▶ **ASSIGNED TASK**: Write out, from the entries below, exactly the lines that run between the lines holding "-- area by class" and "No activity file", inclusive, and stop there.

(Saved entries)

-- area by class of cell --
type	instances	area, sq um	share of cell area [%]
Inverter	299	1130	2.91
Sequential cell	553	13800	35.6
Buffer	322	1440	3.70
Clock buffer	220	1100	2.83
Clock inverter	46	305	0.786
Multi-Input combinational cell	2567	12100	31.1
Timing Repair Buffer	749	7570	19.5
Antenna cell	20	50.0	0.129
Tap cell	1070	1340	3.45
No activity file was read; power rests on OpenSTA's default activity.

==

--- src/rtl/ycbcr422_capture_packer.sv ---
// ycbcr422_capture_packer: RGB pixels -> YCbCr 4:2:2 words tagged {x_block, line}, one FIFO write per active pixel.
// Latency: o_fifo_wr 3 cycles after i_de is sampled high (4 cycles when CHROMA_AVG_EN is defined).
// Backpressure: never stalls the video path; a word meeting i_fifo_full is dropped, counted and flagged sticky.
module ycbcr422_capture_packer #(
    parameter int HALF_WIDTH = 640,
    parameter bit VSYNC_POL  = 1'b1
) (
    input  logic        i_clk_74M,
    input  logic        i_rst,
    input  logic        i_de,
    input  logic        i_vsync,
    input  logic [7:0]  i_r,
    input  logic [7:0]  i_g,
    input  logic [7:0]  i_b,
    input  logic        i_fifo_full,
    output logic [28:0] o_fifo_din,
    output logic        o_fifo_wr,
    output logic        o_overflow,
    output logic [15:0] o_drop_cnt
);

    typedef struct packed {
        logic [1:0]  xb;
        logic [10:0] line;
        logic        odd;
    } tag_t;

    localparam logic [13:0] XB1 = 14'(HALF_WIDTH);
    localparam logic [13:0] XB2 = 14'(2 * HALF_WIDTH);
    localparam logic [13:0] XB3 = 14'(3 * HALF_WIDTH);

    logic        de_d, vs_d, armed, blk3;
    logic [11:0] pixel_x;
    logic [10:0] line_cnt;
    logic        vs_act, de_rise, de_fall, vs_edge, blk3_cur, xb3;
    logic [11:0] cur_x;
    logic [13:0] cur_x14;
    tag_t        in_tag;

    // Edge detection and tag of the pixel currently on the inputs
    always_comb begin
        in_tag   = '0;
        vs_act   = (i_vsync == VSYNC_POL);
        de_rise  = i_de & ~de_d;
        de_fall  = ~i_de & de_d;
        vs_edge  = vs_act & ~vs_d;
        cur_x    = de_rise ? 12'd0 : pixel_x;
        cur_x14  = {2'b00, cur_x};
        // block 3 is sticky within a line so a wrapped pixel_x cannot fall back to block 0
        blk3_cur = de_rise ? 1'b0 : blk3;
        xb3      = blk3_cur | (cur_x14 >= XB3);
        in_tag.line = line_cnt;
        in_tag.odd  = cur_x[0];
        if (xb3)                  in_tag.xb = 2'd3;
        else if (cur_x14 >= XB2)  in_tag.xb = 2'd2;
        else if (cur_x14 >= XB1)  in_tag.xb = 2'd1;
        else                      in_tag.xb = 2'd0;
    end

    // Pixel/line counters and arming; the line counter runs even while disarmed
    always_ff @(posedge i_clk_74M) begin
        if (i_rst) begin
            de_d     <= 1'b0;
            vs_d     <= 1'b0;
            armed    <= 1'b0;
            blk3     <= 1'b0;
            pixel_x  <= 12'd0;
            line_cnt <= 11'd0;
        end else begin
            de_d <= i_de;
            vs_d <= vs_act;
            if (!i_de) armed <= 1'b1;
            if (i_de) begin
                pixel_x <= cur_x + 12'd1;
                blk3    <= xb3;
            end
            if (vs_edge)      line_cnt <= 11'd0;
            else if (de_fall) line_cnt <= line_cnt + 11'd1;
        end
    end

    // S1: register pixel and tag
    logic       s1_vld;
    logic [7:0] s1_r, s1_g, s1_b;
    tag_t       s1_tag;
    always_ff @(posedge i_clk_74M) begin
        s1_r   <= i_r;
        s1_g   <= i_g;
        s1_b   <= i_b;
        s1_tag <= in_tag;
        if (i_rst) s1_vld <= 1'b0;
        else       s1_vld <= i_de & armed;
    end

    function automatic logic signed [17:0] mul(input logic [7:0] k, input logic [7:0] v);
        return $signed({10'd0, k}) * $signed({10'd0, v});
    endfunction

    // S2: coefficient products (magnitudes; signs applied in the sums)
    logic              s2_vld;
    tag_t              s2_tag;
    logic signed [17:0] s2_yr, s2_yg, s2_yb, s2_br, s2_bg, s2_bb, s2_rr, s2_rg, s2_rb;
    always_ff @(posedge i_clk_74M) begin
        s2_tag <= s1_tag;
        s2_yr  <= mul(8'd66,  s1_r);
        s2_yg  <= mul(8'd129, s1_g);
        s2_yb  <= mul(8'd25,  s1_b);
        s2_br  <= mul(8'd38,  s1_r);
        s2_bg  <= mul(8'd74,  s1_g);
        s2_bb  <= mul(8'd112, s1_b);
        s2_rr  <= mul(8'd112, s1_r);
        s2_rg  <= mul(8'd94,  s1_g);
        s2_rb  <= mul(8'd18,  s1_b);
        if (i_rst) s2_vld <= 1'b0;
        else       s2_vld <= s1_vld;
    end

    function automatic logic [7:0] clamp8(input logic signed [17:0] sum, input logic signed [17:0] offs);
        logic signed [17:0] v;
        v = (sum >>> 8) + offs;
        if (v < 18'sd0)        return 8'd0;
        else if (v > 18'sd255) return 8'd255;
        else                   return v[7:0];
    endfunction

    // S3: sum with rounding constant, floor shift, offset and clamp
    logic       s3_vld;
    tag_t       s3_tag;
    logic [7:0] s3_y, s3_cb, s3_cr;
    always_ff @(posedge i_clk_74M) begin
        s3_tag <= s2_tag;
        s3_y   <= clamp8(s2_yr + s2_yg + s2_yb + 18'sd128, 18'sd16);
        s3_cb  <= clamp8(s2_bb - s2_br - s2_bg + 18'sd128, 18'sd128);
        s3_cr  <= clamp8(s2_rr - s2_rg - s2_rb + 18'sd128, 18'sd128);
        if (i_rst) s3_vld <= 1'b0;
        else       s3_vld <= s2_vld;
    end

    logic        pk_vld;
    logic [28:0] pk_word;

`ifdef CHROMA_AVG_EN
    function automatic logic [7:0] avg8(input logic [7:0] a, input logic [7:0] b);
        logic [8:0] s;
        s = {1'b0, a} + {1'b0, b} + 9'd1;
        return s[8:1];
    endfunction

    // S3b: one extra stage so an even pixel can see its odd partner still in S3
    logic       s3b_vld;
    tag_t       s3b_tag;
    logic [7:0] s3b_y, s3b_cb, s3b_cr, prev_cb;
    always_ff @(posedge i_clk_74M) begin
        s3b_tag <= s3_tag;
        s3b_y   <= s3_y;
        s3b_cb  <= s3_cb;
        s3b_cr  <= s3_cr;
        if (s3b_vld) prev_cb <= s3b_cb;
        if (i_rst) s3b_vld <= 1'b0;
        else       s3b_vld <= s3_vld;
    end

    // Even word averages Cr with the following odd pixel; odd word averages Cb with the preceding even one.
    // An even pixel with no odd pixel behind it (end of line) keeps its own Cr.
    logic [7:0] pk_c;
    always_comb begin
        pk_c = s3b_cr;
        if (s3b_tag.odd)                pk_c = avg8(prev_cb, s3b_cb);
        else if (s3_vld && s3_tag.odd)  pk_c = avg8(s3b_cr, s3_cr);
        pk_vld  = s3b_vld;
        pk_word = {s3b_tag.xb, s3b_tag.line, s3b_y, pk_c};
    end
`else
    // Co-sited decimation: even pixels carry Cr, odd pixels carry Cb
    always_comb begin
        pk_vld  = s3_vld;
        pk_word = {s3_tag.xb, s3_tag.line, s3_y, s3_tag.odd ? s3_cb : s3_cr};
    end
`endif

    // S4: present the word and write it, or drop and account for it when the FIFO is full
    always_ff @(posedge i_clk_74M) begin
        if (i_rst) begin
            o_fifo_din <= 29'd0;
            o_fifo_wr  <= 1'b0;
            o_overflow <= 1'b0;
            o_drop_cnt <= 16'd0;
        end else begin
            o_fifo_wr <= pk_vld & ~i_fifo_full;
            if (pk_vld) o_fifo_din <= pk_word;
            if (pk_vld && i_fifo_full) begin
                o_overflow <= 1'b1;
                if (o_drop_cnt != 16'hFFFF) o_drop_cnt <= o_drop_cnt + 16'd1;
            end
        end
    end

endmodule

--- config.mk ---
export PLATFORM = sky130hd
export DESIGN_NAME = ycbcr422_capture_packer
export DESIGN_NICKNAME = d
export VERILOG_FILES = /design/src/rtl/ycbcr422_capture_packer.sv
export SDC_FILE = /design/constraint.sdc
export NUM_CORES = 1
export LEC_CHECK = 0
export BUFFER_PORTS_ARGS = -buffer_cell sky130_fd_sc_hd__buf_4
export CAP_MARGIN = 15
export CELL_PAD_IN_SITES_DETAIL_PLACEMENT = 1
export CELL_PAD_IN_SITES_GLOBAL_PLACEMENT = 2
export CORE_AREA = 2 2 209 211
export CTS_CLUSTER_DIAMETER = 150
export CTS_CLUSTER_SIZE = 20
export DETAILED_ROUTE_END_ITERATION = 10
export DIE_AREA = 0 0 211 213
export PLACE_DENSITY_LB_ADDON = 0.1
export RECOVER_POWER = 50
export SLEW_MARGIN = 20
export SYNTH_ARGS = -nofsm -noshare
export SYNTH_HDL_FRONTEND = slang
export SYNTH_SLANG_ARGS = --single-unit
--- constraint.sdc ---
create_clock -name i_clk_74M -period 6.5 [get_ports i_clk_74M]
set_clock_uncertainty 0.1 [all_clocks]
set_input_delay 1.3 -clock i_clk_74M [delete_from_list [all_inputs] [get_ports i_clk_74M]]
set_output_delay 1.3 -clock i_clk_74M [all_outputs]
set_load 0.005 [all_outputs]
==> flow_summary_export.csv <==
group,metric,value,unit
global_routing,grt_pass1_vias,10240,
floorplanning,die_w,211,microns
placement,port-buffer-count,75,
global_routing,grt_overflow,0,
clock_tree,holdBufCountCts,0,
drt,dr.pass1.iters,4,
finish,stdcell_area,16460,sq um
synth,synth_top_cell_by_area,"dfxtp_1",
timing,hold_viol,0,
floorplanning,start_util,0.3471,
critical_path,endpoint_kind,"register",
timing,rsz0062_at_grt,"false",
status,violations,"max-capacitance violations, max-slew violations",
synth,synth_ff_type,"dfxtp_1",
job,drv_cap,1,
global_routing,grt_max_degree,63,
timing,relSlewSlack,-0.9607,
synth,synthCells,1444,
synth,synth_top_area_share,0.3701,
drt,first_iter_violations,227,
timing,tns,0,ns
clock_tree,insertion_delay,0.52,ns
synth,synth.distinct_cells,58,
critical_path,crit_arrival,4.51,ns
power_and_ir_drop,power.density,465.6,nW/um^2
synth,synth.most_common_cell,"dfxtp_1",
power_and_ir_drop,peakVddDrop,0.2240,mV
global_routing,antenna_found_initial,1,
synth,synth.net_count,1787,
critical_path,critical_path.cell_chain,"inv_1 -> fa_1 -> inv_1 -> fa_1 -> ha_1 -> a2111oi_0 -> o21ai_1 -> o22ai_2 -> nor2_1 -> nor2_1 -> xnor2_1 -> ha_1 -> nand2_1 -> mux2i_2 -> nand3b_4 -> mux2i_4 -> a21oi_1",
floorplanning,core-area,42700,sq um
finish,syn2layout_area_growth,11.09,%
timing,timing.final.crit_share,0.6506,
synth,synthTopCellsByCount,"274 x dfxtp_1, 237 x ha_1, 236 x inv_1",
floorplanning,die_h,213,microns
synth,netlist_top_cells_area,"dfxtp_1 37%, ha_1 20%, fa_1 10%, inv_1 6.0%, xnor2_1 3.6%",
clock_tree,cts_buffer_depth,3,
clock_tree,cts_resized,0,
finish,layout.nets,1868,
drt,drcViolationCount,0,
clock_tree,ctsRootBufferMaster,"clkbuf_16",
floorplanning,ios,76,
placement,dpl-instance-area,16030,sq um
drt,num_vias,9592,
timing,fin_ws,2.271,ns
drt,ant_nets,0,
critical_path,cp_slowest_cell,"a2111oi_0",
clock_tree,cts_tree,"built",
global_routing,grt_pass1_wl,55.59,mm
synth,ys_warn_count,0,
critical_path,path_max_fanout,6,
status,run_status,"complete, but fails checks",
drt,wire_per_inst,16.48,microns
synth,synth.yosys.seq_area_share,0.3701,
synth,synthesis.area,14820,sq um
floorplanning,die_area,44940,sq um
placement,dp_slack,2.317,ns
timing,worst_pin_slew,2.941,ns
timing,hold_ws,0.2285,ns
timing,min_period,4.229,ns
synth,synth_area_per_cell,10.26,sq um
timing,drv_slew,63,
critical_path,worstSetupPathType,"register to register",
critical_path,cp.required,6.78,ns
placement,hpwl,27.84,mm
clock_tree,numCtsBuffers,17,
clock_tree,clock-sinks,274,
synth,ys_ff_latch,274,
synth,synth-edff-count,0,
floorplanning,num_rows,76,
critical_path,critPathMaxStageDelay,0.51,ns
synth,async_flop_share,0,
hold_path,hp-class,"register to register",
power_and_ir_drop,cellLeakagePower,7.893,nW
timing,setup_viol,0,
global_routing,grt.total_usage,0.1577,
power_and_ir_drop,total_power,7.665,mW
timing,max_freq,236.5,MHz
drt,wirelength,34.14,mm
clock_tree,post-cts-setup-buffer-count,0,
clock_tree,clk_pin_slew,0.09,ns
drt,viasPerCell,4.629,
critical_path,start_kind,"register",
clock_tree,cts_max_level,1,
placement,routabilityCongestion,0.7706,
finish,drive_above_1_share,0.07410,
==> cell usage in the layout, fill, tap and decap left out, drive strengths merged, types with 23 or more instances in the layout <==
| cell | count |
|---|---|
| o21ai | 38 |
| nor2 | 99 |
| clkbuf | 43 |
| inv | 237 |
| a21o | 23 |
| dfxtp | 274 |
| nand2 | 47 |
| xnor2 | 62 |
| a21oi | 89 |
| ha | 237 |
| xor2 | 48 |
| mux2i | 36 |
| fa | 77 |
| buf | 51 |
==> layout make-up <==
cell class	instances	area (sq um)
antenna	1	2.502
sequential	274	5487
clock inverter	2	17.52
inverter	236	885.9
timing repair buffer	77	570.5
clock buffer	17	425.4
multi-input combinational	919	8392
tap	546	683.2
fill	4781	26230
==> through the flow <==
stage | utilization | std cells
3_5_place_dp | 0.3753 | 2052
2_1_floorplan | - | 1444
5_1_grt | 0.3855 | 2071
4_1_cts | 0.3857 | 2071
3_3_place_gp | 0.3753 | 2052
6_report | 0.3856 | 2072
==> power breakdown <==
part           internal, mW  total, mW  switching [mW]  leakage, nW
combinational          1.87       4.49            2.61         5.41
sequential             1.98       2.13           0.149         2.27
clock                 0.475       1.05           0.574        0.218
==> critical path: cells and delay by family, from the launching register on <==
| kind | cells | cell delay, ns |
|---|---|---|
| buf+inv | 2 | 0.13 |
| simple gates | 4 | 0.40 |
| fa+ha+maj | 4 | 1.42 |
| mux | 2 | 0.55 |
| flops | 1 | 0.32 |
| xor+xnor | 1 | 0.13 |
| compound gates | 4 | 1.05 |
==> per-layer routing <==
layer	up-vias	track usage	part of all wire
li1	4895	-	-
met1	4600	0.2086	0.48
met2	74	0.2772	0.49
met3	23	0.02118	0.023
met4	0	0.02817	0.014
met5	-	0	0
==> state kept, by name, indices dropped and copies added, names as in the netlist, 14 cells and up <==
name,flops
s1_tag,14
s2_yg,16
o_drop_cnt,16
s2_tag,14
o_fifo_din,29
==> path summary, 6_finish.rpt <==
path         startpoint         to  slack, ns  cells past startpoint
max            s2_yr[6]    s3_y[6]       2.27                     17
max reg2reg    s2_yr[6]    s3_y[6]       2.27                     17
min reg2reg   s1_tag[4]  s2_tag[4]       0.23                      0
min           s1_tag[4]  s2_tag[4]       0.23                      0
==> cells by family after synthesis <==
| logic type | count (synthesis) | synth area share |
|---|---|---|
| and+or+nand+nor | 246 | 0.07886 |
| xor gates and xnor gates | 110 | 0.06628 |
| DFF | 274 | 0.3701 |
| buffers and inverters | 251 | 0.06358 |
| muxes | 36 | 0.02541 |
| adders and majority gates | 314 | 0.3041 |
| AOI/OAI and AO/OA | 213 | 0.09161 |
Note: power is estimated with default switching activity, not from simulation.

--

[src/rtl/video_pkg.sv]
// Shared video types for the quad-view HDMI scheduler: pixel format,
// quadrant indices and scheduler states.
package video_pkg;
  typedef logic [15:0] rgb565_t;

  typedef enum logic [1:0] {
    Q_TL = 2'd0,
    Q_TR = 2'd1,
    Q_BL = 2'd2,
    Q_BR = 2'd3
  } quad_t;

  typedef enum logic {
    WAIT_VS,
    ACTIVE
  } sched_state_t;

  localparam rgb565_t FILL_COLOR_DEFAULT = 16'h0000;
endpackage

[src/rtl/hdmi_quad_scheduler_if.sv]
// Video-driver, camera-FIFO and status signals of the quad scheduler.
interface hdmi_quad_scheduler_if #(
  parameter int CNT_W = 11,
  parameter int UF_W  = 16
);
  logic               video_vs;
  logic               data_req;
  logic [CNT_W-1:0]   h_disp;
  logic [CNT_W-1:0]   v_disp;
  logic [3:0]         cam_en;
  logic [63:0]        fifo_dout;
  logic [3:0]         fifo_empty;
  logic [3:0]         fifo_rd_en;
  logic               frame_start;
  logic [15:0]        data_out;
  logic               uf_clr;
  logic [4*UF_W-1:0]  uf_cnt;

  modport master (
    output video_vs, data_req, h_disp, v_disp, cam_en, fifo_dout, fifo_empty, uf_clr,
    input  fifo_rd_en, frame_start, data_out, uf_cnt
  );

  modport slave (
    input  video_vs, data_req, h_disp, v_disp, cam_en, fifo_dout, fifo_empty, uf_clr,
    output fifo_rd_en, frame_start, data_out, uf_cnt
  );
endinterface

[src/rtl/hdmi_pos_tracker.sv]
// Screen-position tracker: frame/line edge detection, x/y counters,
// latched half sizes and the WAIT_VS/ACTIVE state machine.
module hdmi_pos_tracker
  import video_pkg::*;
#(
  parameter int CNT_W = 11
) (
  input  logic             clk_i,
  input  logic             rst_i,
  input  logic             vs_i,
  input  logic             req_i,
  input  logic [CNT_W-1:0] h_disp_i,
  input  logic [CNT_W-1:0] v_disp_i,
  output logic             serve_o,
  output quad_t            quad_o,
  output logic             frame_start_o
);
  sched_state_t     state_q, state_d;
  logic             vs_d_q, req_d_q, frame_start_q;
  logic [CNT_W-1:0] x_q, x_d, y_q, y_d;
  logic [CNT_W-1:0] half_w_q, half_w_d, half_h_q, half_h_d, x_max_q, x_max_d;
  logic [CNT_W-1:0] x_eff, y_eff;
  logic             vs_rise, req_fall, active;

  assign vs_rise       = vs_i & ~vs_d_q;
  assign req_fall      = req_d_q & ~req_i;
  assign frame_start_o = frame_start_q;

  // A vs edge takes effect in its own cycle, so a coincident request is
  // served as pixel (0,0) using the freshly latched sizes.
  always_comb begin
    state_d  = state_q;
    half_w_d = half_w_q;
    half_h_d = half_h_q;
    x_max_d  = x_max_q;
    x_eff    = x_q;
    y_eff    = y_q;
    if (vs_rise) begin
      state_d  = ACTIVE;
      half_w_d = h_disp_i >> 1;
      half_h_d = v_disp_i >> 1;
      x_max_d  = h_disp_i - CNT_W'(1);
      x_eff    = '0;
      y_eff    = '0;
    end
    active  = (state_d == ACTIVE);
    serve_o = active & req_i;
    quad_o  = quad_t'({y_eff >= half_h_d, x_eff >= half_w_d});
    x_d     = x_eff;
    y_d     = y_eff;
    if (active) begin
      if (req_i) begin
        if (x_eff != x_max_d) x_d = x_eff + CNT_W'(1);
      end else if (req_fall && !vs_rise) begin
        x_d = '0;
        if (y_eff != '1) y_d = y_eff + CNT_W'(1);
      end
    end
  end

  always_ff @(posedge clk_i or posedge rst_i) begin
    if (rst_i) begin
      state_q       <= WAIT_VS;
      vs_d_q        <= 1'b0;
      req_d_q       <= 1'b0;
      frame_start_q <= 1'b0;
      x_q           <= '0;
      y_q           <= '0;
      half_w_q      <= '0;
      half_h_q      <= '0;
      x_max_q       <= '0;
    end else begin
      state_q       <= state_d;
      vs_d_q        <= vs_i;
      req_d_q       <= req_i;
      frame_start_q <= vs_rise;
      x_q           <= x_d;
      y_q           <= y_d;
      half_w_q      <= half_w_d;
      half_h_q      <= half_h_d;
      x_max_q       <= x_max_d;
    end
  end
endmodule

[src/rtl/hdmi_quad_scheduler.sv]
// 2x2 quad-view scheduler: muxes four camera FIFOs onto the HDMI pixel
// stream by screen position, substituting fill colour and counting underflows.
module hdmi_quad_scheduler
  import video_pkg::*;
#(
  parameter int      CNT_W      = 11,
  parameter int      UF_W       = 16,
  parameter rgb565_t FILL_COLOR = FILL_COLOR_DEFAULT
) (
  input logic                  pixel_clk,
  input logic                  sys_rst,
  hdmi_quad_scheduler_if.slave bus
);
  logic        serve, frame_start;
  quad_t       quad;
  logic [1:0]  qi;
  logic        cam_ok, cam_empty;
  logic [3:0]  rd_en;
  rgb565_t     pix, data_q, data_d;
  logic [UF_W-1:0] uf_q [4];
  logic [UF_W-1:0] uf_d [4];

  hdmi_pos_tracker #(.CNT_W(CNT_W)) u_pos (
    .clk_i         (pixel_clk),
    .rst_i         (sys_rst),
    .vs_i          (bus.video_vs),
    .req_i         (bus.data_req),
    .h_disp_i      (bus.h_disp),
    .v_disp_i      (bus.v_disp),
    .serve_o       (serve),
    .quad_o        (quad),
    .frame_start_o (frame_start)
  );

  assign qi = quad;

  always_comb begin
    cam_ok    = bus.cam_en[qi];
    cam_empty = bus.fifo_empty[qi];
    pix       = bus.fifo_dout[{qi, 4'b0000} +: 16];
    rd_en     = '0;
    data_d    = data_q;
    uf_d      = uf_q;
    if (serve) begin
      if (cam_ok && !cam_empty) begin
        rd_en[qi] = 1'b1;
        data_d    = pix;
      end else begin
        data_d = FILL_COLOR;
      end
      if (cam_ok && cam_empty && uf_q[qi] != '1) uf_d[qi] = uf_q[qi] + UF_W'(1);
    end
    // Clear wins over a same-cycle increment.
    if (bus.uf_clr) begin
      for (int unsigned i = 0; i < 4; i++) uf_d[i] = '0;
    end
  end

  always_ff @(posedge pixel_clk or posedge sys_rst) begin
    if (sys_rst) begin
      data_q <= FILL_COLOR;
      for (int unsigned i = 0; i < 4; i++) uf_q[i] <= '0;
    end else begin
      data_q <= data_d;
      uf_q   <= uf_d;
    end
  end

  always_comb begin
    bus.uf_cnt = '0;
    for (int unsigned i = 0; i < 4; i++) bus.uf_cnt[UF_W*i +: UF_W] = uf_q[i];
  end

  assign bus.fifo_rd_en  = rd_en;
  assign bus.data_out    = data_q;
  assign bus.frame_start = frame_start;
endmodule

▶ **EXERCISE RESPONSE**:
-- area by class of cell --
type	instances	area, sq um	share of cell area [%]
Inverter	299	1130	2.91
Sequential cell	553	13800	35.6
Buffer	322	1440	3.70
Clock buffer	220	1100	2.83
Clock inverter	46	305	0.786
Multi-Input combinational cell	2567	12100	31.1
Timing Repair Buffer	749	7570	19.5
Antenna cell	20	50.0	0.129
Tap cell	1070	1340	3.45
No activity file was read; power rests on OpenSTA's default activity.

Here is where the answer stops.